The soundboard is one of the most important parts of a piano. Soundboards have traditionally been made of thin planks of solid spruce, about 1/2 inch thick and the width of your hand, glued together on the edges to form a very large surface. While this traditional approach has been used throughout the history of the industry, there are some very well known problems with this approach.
The problems have to do with changes in humidity. Solid wood moves with humidity levels, swelling in periods of high humidity and shrinking as humidity drops. This, along with the stretching of the steel strings, is the primary cause of pianos going out of tune. While this is annoying, it is corrected by tuning.
A more serious problem is caused by GREAT swings in humidity. During periods of high humidity, the fibers in the wood swell to the point of crushing themselves, leading to weak areas that, when they then experience very low humidity, tend to turn into cracks. A crack in the soundboard, while unsightly, usually has no impact on the overall tone of a piano. However a cracked soundboard has a major detrimental affect on the resale value of a piano and is very expensive to repair.
There have evolved 2 alternatives to solid, or “traditional” soundboards and the most common is to use a layered construction, adding 1 or 2 layers with the wood grain at a cross pattern.
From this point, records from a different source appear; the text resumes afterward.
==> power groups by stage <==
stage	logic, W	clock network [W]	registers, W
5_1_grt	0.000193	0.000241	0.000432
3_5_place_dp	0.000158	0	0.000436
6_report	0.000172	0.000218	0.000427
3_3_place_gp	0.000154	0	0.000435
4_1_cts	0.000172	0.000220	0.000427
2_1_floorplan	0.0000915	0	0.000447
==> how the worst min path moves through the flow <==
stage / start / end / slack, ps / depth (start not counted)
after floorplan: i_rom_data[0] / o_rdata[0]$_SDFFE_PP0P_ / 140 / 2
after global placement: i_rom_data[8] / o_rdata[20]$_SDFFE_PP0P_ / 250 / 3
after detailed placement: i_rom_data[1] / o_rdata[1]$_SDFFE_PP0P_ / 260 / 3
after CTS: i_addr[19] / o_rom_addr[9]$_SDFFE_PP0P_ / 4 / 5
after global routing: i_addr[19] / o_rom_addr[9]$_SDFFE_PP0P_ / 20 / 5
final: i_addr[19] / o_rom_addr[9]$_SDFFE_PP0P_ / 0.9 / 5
[config.mk]
export PLATFORM = sky130hd
export DESIGN_NAME = lsu_mem
export DESIGN_NICKNAME = d
export VERILOG_FILES = /design/src/rtl/lsu_pkg.sv /design/src/rtl/lsu_align.sv /design/src/rtl/lsu_mem.sv
export SDC_FILE = /design/constraint.sdc
export NUM_CORES = 1
export LEC_CHECK = 0
export ABC_AREA = 1
export CORE_MARGIN = 8
export CORE_UTILIZATION = 44
export DETAILED_ROUTE_END_ITERATION = 8
export GPL_ROUTABILITY_DRIVEN = 0
export PLACE_DENSITY = 0.79
export SYNTH_ARGS = -nofsm -noshare
export SYNTH_HDL_FRONTEND = slang
export SYNTH_SLANG_ARGS = --single-unit
[constraint.sdc]
create_clock -name clk_i -period 2.55 [get_ports clk_i]
set_clock_uncertainty 0.05 [all_clocks]
set_input_delay 0.51 -clock clk_i [delete_from_list [all_inputs] [get_ports clk_i]]
set_output_delay 0.51 -clock clk_i [all_outputs]
set_load 0.01 [all_outputs]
This construction absolutely resists humidity changes and usually eliminates the possibility of cracks developing and has been used by various makers over the years.
While this construction has a lot to offer piano makers, there a couple of problems. In the past it was offered only in lower price pianos (Kimball was a pioneer in laminated soundboards) and was seen as not being as tonally responsive as solid boards. Another problem is what to call it. It is truly “laminated” but that word is seen as negative, bringing up images of soundboards being made of ordinary plywood.
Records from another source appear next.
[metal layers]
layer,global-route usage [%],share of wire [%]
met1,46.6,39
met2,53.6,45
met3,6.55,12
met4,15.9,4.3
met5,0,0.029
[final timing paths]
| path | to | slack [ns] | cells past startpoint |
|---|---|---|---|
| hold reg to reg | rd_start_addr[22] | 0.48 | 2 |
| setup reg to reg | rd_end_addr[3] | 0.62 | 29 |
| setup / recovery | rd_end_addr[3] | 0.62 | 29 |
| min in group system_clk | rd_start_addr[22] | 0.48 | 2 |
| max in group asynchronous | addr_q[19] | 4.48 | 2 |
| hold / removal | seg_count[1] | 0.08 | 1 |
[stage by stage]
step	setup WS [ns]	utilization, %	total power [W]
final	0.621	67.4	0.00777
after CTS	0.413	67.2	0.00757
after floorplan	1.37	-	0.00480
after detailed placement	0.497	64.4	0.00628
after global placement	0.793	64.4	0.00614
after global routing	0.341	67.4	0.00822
### src/rtl/bin_to_bcd_encoder_pkg.sv
// Shared types and helpers for the sequential binary-to-BCD converter.
// Holds the FSM state encoding and the per-digit add-3 adjustment.
package bin_to_bcd_encoder_pkg;

    typedef enum logic [0:0] {
        StIdle,
        StShift
    } state_e;

    // Digits >= 5 would carry past 9 after the next doubling, so pre-bias them.
    function automatic logic [3:0] bcd_add3(input logic [3:0] digit);
        return (digit >= 4'd5) ? (digit + 4'd3) : digit;
    endfunction

endpackage

### src/rtl/bcd_digit_adjust.sv
// Combinational add-3 correction for one BCD digit ahead of the shift.
module bcd_digit_adjust
    import bin_to_bcd_encoder_pkg::*;
(
    input  logic [3:0] i_digit,
    output logic [3:0] o_digit
);

    assign o_digit = bcd_add3(i_digit);

endmodule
I prefer the term “modern” as opposed to “traditional”. The technology of layering thin pieces of wood together has come a very long way and has gained greater value and acceptance with the rise in the price of high quality spruce and the increase in the sophistication of piano design and construction. Among piano technicians and designers, modern soundboard construction has become accepted as long as other aspects of the piano are designed with the soundboard construction in mind.
Modern soundboards don’t crack and are much more stable in periods of changing humidity. And it is generally, though not universally, accepted that they perform perfectly well in pianos where string tension and hammer weight compliment the qualities of the soundboard.
It is argued that since the finest piano makers all use solid spruce, traditional boards must be better. But remember, the makers being referred to are at the highest ends of the price spectrum and choose to purchase high quality spruce which is both scarce and expensive. It is my contention, and that of a number of makers, designers and technicians that a well made modern board performs better than a traditional board made out of lower quality spruce.
Don’t be put off by a salesperson dismissing modern boards. They have a lot to offer.